I am trying to find similar questions using scikit using cosine similarity. I was trying this sample code available on the internet. Link1 and Link2
from sklearn.feature_extraction.text import CountVectorizer
from sklearn.feature_extraction.text import TfidfTransformer
from nltk.corpus import stopwords
import numpy as np
import numpy.linalg as LA
train_set = ["The sky is blue.", "The sun is bright."]
test_set = ["The sun in the sky is bright."]
stopWords = stopwords.words('english')
vectorizer = CountVectorizer(stop_words = stopWords)
transformer = TfidfTransformer()
trainVectorizerArray = vectorizer.fit_transform(train_set).toarray()
trainVectorizerArray = vectorizer.
testVectorizerArray = vectorizer.transform(test_set).toarray()
print 'Fit Vectorizer to train set', trainVectorizerArray
print 'Transform Vectorizer to test set', testVectorizerArray
cx = lambda a, b : round(np.inner(a, b)/(LA.norm(a)*LA.norm(b)), 3)
for vector in trainVectorizerArray:
print vector
for testV in testVectorizerArray:
print testV
cosine = cx(vector, testV)
print cosine
transformer.fit(trainVectorizerArray)
print transformer.transform(trainVectorizerArray).toarray()
transformer.fit(testVectorizerArray)
tfidf = transformer.transform(testVectorizerArray)
print tfidf.todense()
I always get this error
Traceback (most recent call last):
File "C:\Users\Animesh\Desktop\NLP\ngrams2.py", line 14, in <module>
trainVectorizerArray = vectorizer.fit_transform(train_set).toarray()

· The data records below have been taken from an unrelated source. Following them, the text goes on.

--- config.mk ---
export PLATFORM = sky130hd
export DESIGN_NAME = fetch_stage
export DESIGN_NICKNAME = d
export VERILOG_FILES = /design/src/rtl/fetch_stage.sv
export SDC_FILE = /design/constraint.sdc
export NUM_CORES = 1
export LEC_CHECK = 0
export BUFFER_PORTS_ARGS = -buffer_cell sky130_fd_sc_hd__buf_4
export CAP_MARGIN = 20
export CELL_PAD_IN_SITES_DETAIL_PLACEMENT = 0
export CELL_PAD_IN_SITES_GLOBAL_PLACEMENT = 1
export CORE_ASPECT_RATIO = 1.4
export CORE_UTILIZATION = 35
export CTS_CLUSTER_DIAMETER = 100
export DETAILED_ROUTE_END_ITERATION = 16
export PLACE_DENSITY_LB_ADDON = 0.1
export SYNTH_ARGS = -nofsm -noshare
export SYNTH_HDL_FRONTEND = slang
export SYNTH_SLANG_ARGS = --single-unit
--- constraint.sdc ---
create_clock -name clk -period 5.8 [get_ports clk]
set_input_delay 0.58 -clock clk [delete_from_list [all_inputs] [get_ports clk]]
set_output_delay 0.58 -clock clk [all_outputs]
set_load 0.02 [all_outputs]
`src/rtl/pipe_hazard_ctrl.sv`:
```
// Stall/flush sequencer for the 5-stage pipeline: load-use, branch, trap/mret, MEM wait and timeout.
// Define PERF_STALL_CNT_EN to build the 32-bit stall-cycle performance counter.
module pipe_hazard_ctrl #(
  parameter int unsigned MEM_TIMEOUT = 16,
  parameter int unsigned WCNT_W      = 5
) (
  input  logic              clk,
  input  logic              rst,
  input  logic [4:0]        rs1_ID,
  input  logic [4:0]        rs2_ID,
  input  logic              rs1_used_ID,
  input  logic              rs2_used_ID,
  input  logic [4:0]        rd_EX,
  input  logic              mem_r_EX,
  input  logic              branch_taken_EX,
  input  logic [1:0]        exp_vector_EX,
  input  logic              mret_EX,
  input  logic              mem_req_MEM,
  input  logic              mem_ready,
  output logic              en_PC,
  output logic              en_IFID,
  output logic              flush_IFID,
  output logic              en_IDEX,
  output logic              flush_IDEX,
  output logic              flush_EXMEM,
  output logic [1:0]        pc_sel,
  output logic              trap_commit,
  output logic              bus_err,
  output logic [31:0]       stall_cycles
);

  localparam logic [1:0] PC_SEQ   = 2'd0;
  localparam logic [1:0] PC_BR    = 2'd1;
  localparam logic [1:0] PC_MTVEC = 2'd2;
  localparam logic [1:0] PC_MEPC  = 2'd3;

  localparam logic [WCNT_W-1:0] WCNT_ONE  = WCNT_W'(1);
  localparam logic [WCNT_W-1:0] WCNT_LAST = WCNT_W'(MEM_TIMEOUT - 1);

  typedef enum logic [1:0] {
    ST_RUN        = 2'd0,
    ST_MEM_WAIT   = 2'd1,
    ST_TRAP_FLUSH = 2'd2
  } state_t;

  state_t            state;
  state_t            state_nxt;
  logic [WCNT_W-1:0] wait_cnt;
  logic [WCNT_W-1:0] wait_cnt_nxt;

  logic exc_ex;
  logic rs1_hit;
  logic rs2_hit;
  logic load_use;
  logic ex_eval;

  // Hazard detection on the ID/EX boundary; x0 never creates a dependency.
  assign exc_ex   = |exp_vector_EX;
  assign rs1_hit  = rs1_used_ID && (rs1_ID == rd_EX);
  assign rs2_hit  = rs2_used_ID && (rs2_ID == rd_EX);
  assign load_use = mem_r_EX && (rd_EX != 5'd0) && (rs1_hit || rs2_hit);

  always_ff @(posedge clk or posedge rst) begin
    if (rst) begin
      state    <= ST_RUN;
      wait_cnt <= '0;
    end else begin
      state    <= state_nxt;
      wait_cnt <= wait_cnt_nxt;
    end
  end

  // Next-state and combinational control outputs.
  always_comb begin
    state_nxt    = state;
    wait_cnt_nxt = wait_cnt;
    en_PC        = 1'b1;
    en_IFID      = 1'b1;
    flush_IFID   = 1'b0;
    en_IDEX      = 1'b1;
    flush_IDEX   = 1'b0;
    flush_EXMEM  = 1'b0;
    pc_sel       = PC_SEQ;
    trap_commit  = 1'b0;
    bus_err      = 1'b0;
    ex_eval      = 1'b0;

    case (state)
      ST_RUN: begin
        wait_cnt_nxt = '0;
        if (mem_req_MEM && !mem_ready) begin
          en_PC        = 1'b0;
          en_IFID      = 1'b0;
          en_IDEX      = 1'b0;
          state_nxt    = ST_MEM_WAIT;
          wait_cnt_nxt = WCNT_ONE;
        end else begin
          ex_eval = 1'b1;
        end
      end

      ST_MEM_WAIT: begin
        if (mem_ready) begin
          state_nxt    = ST_RUN;
          wait_cnt_nxt = '0;
          ex_eval      = 1'b1;
        end else begin
          en_PC   = 1'b0;
          en_IFID = 1'b0;
          en_IDEX = 1'b0;
          if (wait_cnt == WCNT_LAST) begin
            state_nxt    = ST_TRAP_FLUSH;
            wait_cnt_nxt = '0;
            bus_err      = 1'b1;
          end else begin
            wait_cnt_nxt = wait_cnt + WCNT_ONE;
          end
        end
      end

      ST_TRAP_FLUSH: begin
        flush_IFID   = 1'b1;
        flush_IDEX   = 1'b1;
        flush_EXMEM  = 1'b1;
        pc_sel       = PC_MTVEC;
        trap_commit  = 1'b1;
        state_nxt    = ST_RUN;
        wait_cnt_nxt = '0;
      end

      default: begin
        state_nxt    = ST_RUN;
        wait_cnt_nxt = '0;
      end
    endcase

    // EX-stage events only act when the pipeline is moving; trap/branch hide load-use.
    if (ex_eval) begin
      if (exc_ex) begin
        flush_IFID  = 1'b1;
        flush_IDEX  = 1'b1;
        flush_EXMEM = 1'b1;
        pc_sel      = PC_MTVEC;
        trap_commit = 1'b1;
      end else if (mret_EX) begin
        flush_IFID  = 1'b1;
        flush_IDEX  = 1'b1;
        flush_EXMEM = 1'b1;
        pc_sel      = PC_MEPC;
        trap_commit = 1'b1;
      end else if (branch_taken_EX) begin
        flush_IFID = 1'b1;
        flush_IDEX = 1'b1;
        pc_sel     = PC_BR;
      end else if (load_use) begin
        en_PC      = 1'b0;
        en_IFID    = 1'b0;
        flush_IDEX = 1'b1;
      end
    end

    if (rst) begin
      en_PC       = 1'b0;
      en_IFID     = 1'b0;
      flush_IFID  = 1'b0;
      en_IDEX     = 1'b0;
      flush_IDEX  = 1'b0;
      flush_EXMEM = 1'b0;
      pc_sel      = PC_SEQ;
      trap_commit = 1'b0;
      bus_err     = 1'b0;
    end
  end

`ifdef PERF_STALL_CNT_EN
  // Counts every cycle the PC is held; wraps naturally at 2^32.
  always_ff @(posedge clk or posedge rst) begin
    if (rst) begin
      stall_cycles <= '0;
    end else if (!en_PC) begin
      stall_cycles <= stall_cycles + 32'd1;
    end
  end
`else
  assign stall_cycles = '0;
`endif

endmodule

```
`config.mk`:
```
export PLATFORM = sky130hd
export DESIGN_NAME = pipe_hazard_ctrl
export DESIGN_NICKNAME = d
export VERILOG_FILES = /design/src/rtl/pipe_hazard_ctrl.sv
export SDC_FILE = /design/constraint.sdc
export NUM_CORES = 1
export LEC_CHECK = 0
export CAP_MARGIN = 10
export CORE_UTILIZATION = 50
export CTS_CLUSTER_DIAMETER = 40
export DETAILED_ROUTE_END_ITERATION = 10
export DONT_BUFFER_PORTS = 1
export SLEW_MARGIN = 20
export SYNTH_ARGS = -nofsm -noshare
export SYNTH_HDL_FRONTEND = slang
export SYNTH_SLANG_ARGS = --single-unit
```
`constraint.sdc`:
```
create_clock -name clk -period 1.7 [get_ports clk]
set_input_delay 0.34 -clock clk [delete_from_list [all_inputs] [get_ports clk]]
set_output_delay 0.34 -clock clk [all_outputs]
set_load 0.01 [all_outputs]
```
==> metrics.txt <==
status=completed; Internal Power=316 µW; WS Path Type=input pin to output pin; Area contributors post-synth=buf_4 33%, dfrtp_1 22%, xor2_1 10%, nor2_1 5.3%, nor3_1 4.5%; reg2reg start=wait_cnt[1]$_DFF_PP0_; Syn Area/Cell=around 8.0 µm²; 1st-pass router iterations=4; PD cells=about 530 mW/mm²; LEAKAGE=about 0.42 nW; Comb pwr share=30.7%; Tot Pwr=468 µW; Mapped Area=783 µm²; Buffers on Ports=0; CP Depth=4; Num CTS Buffers=3; Seq pwr share=between 30% and 40%; number of global-route vias before repair=560; FP Rows=13; GP Congestion=about 0.8; total global routing overflow=0; clk slew on worst S/H paths=50 ps; Worst EP required=between 1000 and 1500 ps; Die W=41.6 µm; global-route wire length before repair=2.52 mm; GRT met2 Usage=33.1%; MaxCap Viol Count=0; layout cells sized above 1=27.3%; Clk pwr share=32.0%; switching share of power=~33%; top_reg_cell synth=dfrtp_1; clock sinks=7; worst reg2reg path depth=5; vias per inst=4.98; Final Setup Violations=0; CORE AREA=0.00138 mm²; CP startpoint kind=input pin; fin. max-slew vios=0; Max Root-Sink Buffers=2; worst vdd rail ir drop=0.410 mV; via count=approximately 620; crit share post-route=around 100%; NetSw=152 µW; GR Util met1=21.8%; Hold Fails Final Rpt=0; RR Endpoint=wait_cnt[0]$_DFF_PP0_; RSZ-0062 raised after global routing=yes; most area-hungry cell type in the Yosys netlist=buf_4; dpl hpwl=1.21 mm; pin count of the biggest net entering global routing=6; CTS tree=built; Seq/Total Area, Yosys=22.4%; Final WS setup=6.81 ps; Clock Tree Root=clkbuf_4; Yosys reg bits=7; setup slack at placement=-19.0 ps; Synth cell types=24; die height=41.6 µm; antenna diode count=0; Layout Skew=3.26 ps; crit-path cells=or4_4, o21a_1, nand3b_1, o21a_2; Post-Syn Instances=98; busiest layer in global routing=met2; CP endpoint kind=output pin; yosys warns=0; # nets final=around 140; DR WL/cell=12.8 µm; area grow syn2layout=12.5%; R2R Setup Slk=500 ps; slowest CP cell=or4_4; crit path time final=about 1700 ps; worst-skew pair later-pin latency=between 200 and 300 ps; post-route ant nets=0; Crit path max-delay family=simple AND/OR/NAND/NOR gates; Residual DRC=0; arrival time worst endpoint=~1400 ps; die area=0.00173 mm²; io pins=approximately 70; Yosys top cell area share=32.6%; Iter 0 DRT Violations=8; initial core utilization=56.7%; worst hold-check path type=input pin to asynchronous set/reset pin; most common cell in the netlist=buf_4; DRT Wirelength=about 1.6 mm; number of flops mapped to enable cells by yosys=0; initial antenna violation count=0; Post-synth top cells=34 x buf_4, 11 x nor2_1, 9 x xor2_1, 7 x dfrtp_1, 7 x nor3_1; Critical Path Max Stage Delay=510 ps; Post-synth ARST share=100%; GR Util All Layers=19.0%; final core utilization=63.7%; H-tree Lvls=1; met3 GRT Util=6.09%; Buffers & Inverters on Critical Path=0; CP max FO=3; maximum clock rate=between 0.5 and 0.6 GHz
$ cat config.mk
export PLATFORM = sky130hd
export DESIGN_NAME = bp_be_pipe_sys_ctrl
export DESIGN_NICKNAME = d
export VERILOG_FILES = /design/src/rtl/bp_be_pipe_sys_ctrl.sv
export SDC_FILE = /design/constraint.sdc
export NUM_CORES = 1
export LEC_CHECK = 0
export CORE_AREA = 2 2 188 190
export DETAILED_ROUTE_END_ITERATION = 10
export DIE_AREA = 0 0 190 192
export GPL_TIMING_DRIVEN = 1
export PLACE_DENSITY = 0.63
export SYNTH_ARGS = -nofsm -noshare
export SYNTH_HDL_FRONTEND = slang
export SYNTH_SLANG_ARGS = --single-unit
$ cat constraint.sdc
create_clock -name clk_i -period 3.26 [get_ports clk_i]
set_clock_uncertainty 0.05 [all_clocks]
set_input_delay 0.489 -clock clk_i [delete_from_list [all_inputs] [get_ports clk_i]]
set_output_delay 0.489 -clock clk_i [all_outputs]
set_load 0.1 [all_outputs]
--- src/rtl/elevator_scan_ctrl.sv ---
// SCAN-scheduled elevator controller for NUM_FLOORS floors. Requests stay latched until
// served. Door dwell and per-floor travel time are timed with down-counters.
module elevator_scan_ctrl #(
    parameter int NUM_FLOORS    = 4,
    parameter int FLR_W         = 2,
    parameter int DOOR_CYCLES   = 8,
    parameter int TRAVEL_CYCLES = 4
) (
    input  logic                  clk,
    input  logic                  rst,
    input  logic [NUM_FLOORS-1:0] hall_up_btn,
    input  logic [NUM_FLOORS-1:0] hall_dwn_btn,
    input  logic [NUM_FLOORS-1:0] car_btn,
    output logic                  is_moving,
    output logic                  is_moving_up,
    output logic                  is_moving_dwn,
    output logic                  is_door_close,
    output logic [FLR_W-1:0]      current_flr,
    output logic [NUM_FLOORS-1:0] pending
);
    localparam int DCNT_W = $clog2(DOOR_CYCLES);
    localparam int TCNT_W = (TRAVEL_CYCLES > 1) ? $clog2(TRAVEL_CYCLES) : 1;
    localparam logic [DCNT_W-1:0]     DOOR_LOAD = DCNT_W'(DOOR_CYCLES - 1);
    localparam logic [TCNT_W-1:0]     TRAV_LOAD = TCNT_W'(TRAVEL_CYCLES - 1);
    localparam logic [NUM_FLOORS-1:0] ONE       = NUM_FLOORS'(1);
    localparam logic [NUM_FLOORS-1:0] TOP_BIT   = ONE << (NUM_FLOORS - 1);

    typedef enum logic [1:0] {S_IDLE, S_MOVE, S_DOOR_OPEN} state_t;
    typedef enum logic {DIR_UP, DIR_DN} dir_t;

    state_t                r_state, w_state_nxt;
    dir_t                  r_dir, w_dir_nxt;
    logic [FLR_W-1:0]      r_flr, w_flr_nxt, w_nf;
    logic [TCNT_W-1:0]     r_trav_cnt, w_trav_nxt;
    logic [DCNT_W-1:0]     r_door_cnt, w_door_nxt;
    logic [NUM_FLOORS-1:0] r_req_up, r_req_dn, r_req_car;
    logic                  r_door_close, w_door_close_nxt;
    logic                  r_moving, r_moving_up, r_moving_dwn;

    logic [NUM_FLOORS-1:0] w_req_all, w_flr_oh, w_set_up, w_set_dn, w_set_mask, w_clr;
    logic                  w_here, w_above, w_below, w_ahead_nf, w_stop_nf, w_btn_here;

    assign w_req_all  = r_req_up | r_req_dn | r_req_car;
    assign w_flr_oh   = ONE << r_flr;
    assign w_set_up   = hall_up_btn & ~TOP_BIT;
    assign w_set_dn   = hall_dwn_btn & ~ONE;
    assign w_set_mask = (r_state == S_DOOR_OPEN) ? ~w_flr_oh : '1;
    assign w_btn_here = |((w_set_up | w_set_dn | car_btn) & w_flr_oh);
    assign w_here     = w_req_all[r_flr];
    assign w_nf       = (r_dir == DIR_UP) ? r_flr + FLR_W'(1) : r_flr - FLR_W'(1);

    always_comb begin
        w_above    = 1'b0;
        w_below    = 1'b0;
        w_ahead_nf = 1'b0;
        for (int i = 0; i < NUM_FLOORS; i++) begin
            if (i > int'(r_flr)) w_above = w_above | w_req_all[i];
            if (i < int'(r_flr)) w_below = w_below | w_req_all[i];
            if ((r_dir == DIR_UP) ? (i > int'(w_nf)) : (i < int'(w_nf)))
                w_ahead_nf = w_ahead_nf | w_req_all[i];
        end
    end

    // Collective stop: car calls and same-direction hall calls, or anything at the end of the sweep.
    assign w_stop_nf = r_req_car[w_nf]
                     | ((r_dir == DIR_UP) ? r_req_up[w_nf] : r_req_dn[w_nf])
                     | (w_req_all[w_nf] & ~w_ahead_nf);

    always_comb begin
        w_state_nxt      = r_state;
        w_dir_nxt        = r_dir;
        w_flr_nxt        = r_flr;
        w_trav_nxt       = r_trav_cnt;
        w_door_nxt       = r_door_cnt;
        w_door_close_nxt = r_door_close;
        case (r_state)
            S_IDLE: begin
                if (w_here) begin
                    w_state_nxt = S_DOOR_OPEN;
                end else if ((r_dir == DIR_UP && w_above) || (r_dir == DIR_DN && w_below)) begin
                    w_state_nxt = S_MOVE;
                end else if (w_above) begin
                    w_dir_nxt   = DIR_UP;
                    w_state_nxt = S_MOVE;
                end else if (w_below) begin
                    w_dir_nxt   = DIR_DN;
                    w_state_nxt = S_MOVE;
                end
            end
            S_MOVE: begin
                if (r_trav_cnt == '0) begin
                    w_flr_nxt = w_nf;
                    if (w_stop_nf)       w_state_nxt = S_DOOR_OPEN;
                    else if (w_ahead_nf) w_trav_nxt  = TRAV_LOAD;
                    else                 w_state_nxt = S_IDLE;
                end else begin
                    w_trav_nxt = r_trav_cnt - TCNT_W'(1);
                end
            end
            S_DOOR_OPEN: begin
                if (w_btn_here)              w_door_nxt  = DOOR_LOAD;
                else if (r_door_cnt == '0)   w_state_nxt = S_IDLE;
                else                         w_door_nxt  = r_door_cnt - DCNT_W'(1);
            end
            default: w_state_nxt = S_IDLE;
        endcase
        if (w_state_nxt == S_MOVE && r_state != S_MOVE)           w_trav_nxt = TRAV_LOAD;
        if (w_state_nxt == S_DOOR_OPEN && r_state != S_DOOR_OPEN) w_door_nxt = DOOR_LOAD;
        // Door stays open in IDLE only straight after reset; any transition closes it.
        if (w_state_nxt == S_DOOR_OPEN)  w_door_close_nxt = 1'b0;
        else if (w_state_nxt != r_state) w_door_close_nxt = 1'b1;
    end

    assign w_clr = (w_state_nxt == S_DOOR_OPEN && r_state != S_DOOR_OPEN) ? (ONE << w_flr_nxt) : '0;

    always_ff @(posedge clk) begin
        if (rst) begin
            r_state      <= S_IDLE;
            r_dir        <= DIR_UP;
            r_flr        <= '0;
            r_trav_cnt   <= '0;
            r_door_cnt   <= '0;
            r_req_up     <= '0;
            r_req_dn     <= '0;
            r_req_car    <= '0;
            r_door_close <= 1'b0;
            r_moving     <= 1'b0;
            r_moving_up  <= 1'b0;
            r_moving_dwn <= 1'b0;
        end else begin
            r_state      <= w_state_nxt;
            r_dir        <= w_dir_nxt;
            r_flr        <= w_flr_nxt;
            r_trav_cnt   <= w_trav_nxt;
            r_door_cnt   <= w_door_nxt;
            r_req_up     <= (r_req_up  | (w_set_up & w_set_mask)) & ~w_clr;
            r_req_dn     <= (r_req_dn  | (w_set_dn & w_set_mask)) & ~w_clr;
            r_req_car    <= (r_req_car | (car_btn  & w_set_mask)) & ~w_clr;
            r_door_close <= w_door_close_nxt;
            r_moving     <= (w_state_nxt == S_MOVE);
            r_moving_up  <= (w_state_nxt == S_MOVE) && (w_dir_nxt == DIR_UP);
            r_moving_dwn <= (w_state_nxt == S_MOVE) && (w_dir_nxt == DIR_DN);
        end
    end

    assign is_moving     = r_moving;
    assign is_moving_up  = r_moving_up;
    assign is_moving_dwn = r_moving_dwn;
    assign is_door_close = r_door_close;
    assign current_flr   = r_flr;
    assign pending       = w_req_all;

endmodule
[config.mk]
export PLATFORM = sky130hd
export DESIGN_NAME = t07_fpu_div
export DESIGN_NICKNAME = d
export VERILOG_FILES = /design/src/rtl/t07_fpu_div.sv
export SDC_FILE = /design/constraint.sdc
export NUM_CORES = 1
export LEC_CHECK = 0
export BUFFER_PORTS_ARGS = -buffer_cell sky130_fd_sc_hd__buf_2
export CORE_MARGIN = 5
export CORE_UTILIZATION = 53
export DETAILED_ROUTE_END_ITERATION = 6
export GPL_TIMING_DRIVEN = 0
export PLACE_DENSITY = 0.77
export SETUP_SLACK_MARGIN = 0.2
export SKIP_LAST_GASP = 1
export SYNTH_ARGS = -nofsm -noshare
export SYNTH_HDL_FRONTEND = slang
export SYNTH_SLANG_ARGS = --single-unit
[constraint.sdc]
create_clock -name clk -period 2.5 [get_ports clk]
set_input_delay 0.25 -clock clk [delete_from_list [all_inputs] [get_ports clk]]
set_output_delay 0.25 -clock clk [all_outputs]
set_load 0.03 [all_outputs]
===== src/rtl/led_seq_ctrl.sv =====
`default_nettype none
// ============================================================================
// Module      : led_seq_ctrl
// Description : Command-driven sequencer for a 4-LED bank. A shared prescaler
//               produces a 1-cycle tick every TICK_DIV clocks; the active
//               pattern (blink-all, running light, binary count) advances once
//               every eff_period ticks. Mode/period are loaded through a
//               valid/ready command handshake.
// Ports       : Clk50M     - system clock (rising edge)
//               Rst        - synchronous active-high reset
//               cmd_valid  - command present
//               cmd_mode   - 0 OFF, 1 BLINK, 2 RUN, 3 COUNT
//               cmd_period - ticks per pattern step (0 behaves as 1)
//               cmd_ready  - controller can accept a command
//               led        - LED drive, 1 = on
//               tick       - registered 1-cycle timebase pulse
//               busy       - high while a non-OFF pattern is running
// Revision    : 1.0 - initial release
// ============================================================================
module led_seq_ctrl #(
    parameter int TICK_DIV = 25_000_000,
    parameter int CNT_W    = 25
) (
    input  logic       Clk50M,
    input  logic       Rst,
    input  logic       cmd_valid,
    input  logic [1:0] cmd_mode,
    input  logic [3:0] cmd_period,
    output logic       cmd_ready,
    output logic [3:0] led,
    output logic       tick,
    output logic       busy
);

    localparam logic [1:0] MODE_OFF   = 2'd0;
    localparam logic [1:0] MODE_BLINK = 2'd1;
    localparam logic [1:0] MODE_RUN   = 2'd2;
    localparam logic [1:0] MODE_COUNT = 2'd3;

    localparam logic [CNT_W-1:0] TICK_LAST = CNT_W'(TICK_DIV - 1);

    typedef enum logic [1:0] {
        ST_IDLE   = 2'd0,
        ST_LOAD   = 2'd1,
        ST_ACTIVE = 2'd2
    } state_t;

    state_t           state, state_n;
    logic [CNT_W-1:0] presc, presc_n;
    logic [3:0]       step, step_n;
    logic [1:0]       mode, mode_n;
    logic [3:0]       period, period_n;
    logic [3:0]       led_n;
    logic             tick_n;
    logic             ready_n;

    logic             accept;
    logic [3:0]       step_last;
    logic [3:0]       led_init;
    logic [3:0]       led_step;

    assign accept    = cmd_valid && cmd_ready;
    // eff_period - 1; a zero period behaves as a period of one
    assign step_last = (period == 4'd0) ? 4'd0 : (period - 4'd1);
    assign busy      = (state == ST_ACTIVE);

    always_comb begin
        led_init = 4'b0000;
        led_step = led;
        case (mode)
            MODE_BLINK: led_step = ~led;
            MODE_RUN: begin
                led_init = 4'b0001;
                led_step = {led[2:0], led[3]};
            end
            MODE_COUNT: led_step = led + 4'd1;
            default:    led_step = led;
        endcase
    end

    always_comb begin
        state_n  = state;
        presc_n  = presc;
        step_n   = step;
        mode_n   = mode;
        period_n = period;
        led_n    = led;
        tick_n   = 1'b0;
        ready_n  = 1'b1;

        case (state)
            ST_IDLE: begin
                presc_n = '0;
                step_n  = 4'd0;
                led_n   = 4'b0000;
                if (accept) begin
                    state_n  = ST_LOAD;
                    mode_n   = cmd_mode;
                    period_n = cmd_period;
                    ready_n  = 1'b0;
                end
            end

            ST_LOAD: begin
                presc_n = '0;
                step_n  = 4'd0;
                led_n   = led_init;
                state_n = (mode == MODE_OFF) ? ST_IDLE : ST_ACTIVE;
            end

            ST_ACTIVE: begin
                if (presc == TICK_LAST) begin
                    presc_n = '0;
                    tick_n  = 1'b1;
                    if (step == step_last) begin
                        step_n = 4'd0;
                        led_n  = led_step;
                    end else begin
                        step_n = step + 4'd1;
                    end
                end else begin
                    presc_n = presc + CNT_W'(1);
                end
                // A new command overrides a coincident step; tick still pulses
                if (accept) begin
                    state_n  = ST_LOAD;
                    mode_n   = cmd_mode;
                    period_n = cmd_period;
                    led_n    = led;
                    ready_n  = 1'b0;
                end
            end

            default: begin
                state_n = ST_IDLE;
                led_n   = 4'b0000;
            end
        endcase
    end

    always_ff @(posedge Clk50M) begin
        if (Rst) begin
            state     <= ST_IDLE;
            presc     <= '0;
            step      <= 4'd0;
            mode      <= MODE_OFF;
            period    <= 4'd0;
            led       <= 4'b0000;
            tick      <= 1'b0;
            cmd_ready <= 1'b0;
        end else begin
            state     <= state_n;
            presc     <= presc_n;
            step      <= step_n;
            mode      <= mode_n;
            period    <= period_n;
            led       <= led_n;
            tick      <= tick_n;
            cmd_ready <= ready_n;
        end
    end

endmodule
`default_nettype wire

File "C:\Python27\lib\site-packages\scikit_learn-0.13.1-py2.7-win32.egg\sklearn \feature_extraction\text.py", line 740, in fit_transform
raise ValueError("empty vocabulary; training set may have"
ValueError: empty vocabulary; training set may have contained only stop words or min_df (resp. max_df) may be too high (resp. too low).
I even checked the code available on this link. There I got error AttributeError: 'CountVectorizer' object has no attribute 'vocabulary'
.
How to solve this issue ?
I am using Python 2.7.3 on Windows 7 32 Bit and scikit_learn 0.13.1.
Since I'm running the development (pre-0.14) version, where the feature_extraction.text
module got overhauled, I don't get the same error message. But I suspect you can solve this issue with:
vectorizer = CountVectorizer(stop_words=stopWords, min_df=1)
The min_df
parameter causes CountVectorizer
to throw away any term that occurs in too few documents (because it won't have any predictive value). By default, it's set to 2, which means all your terms get thrown away, so you get an empty vocabulary.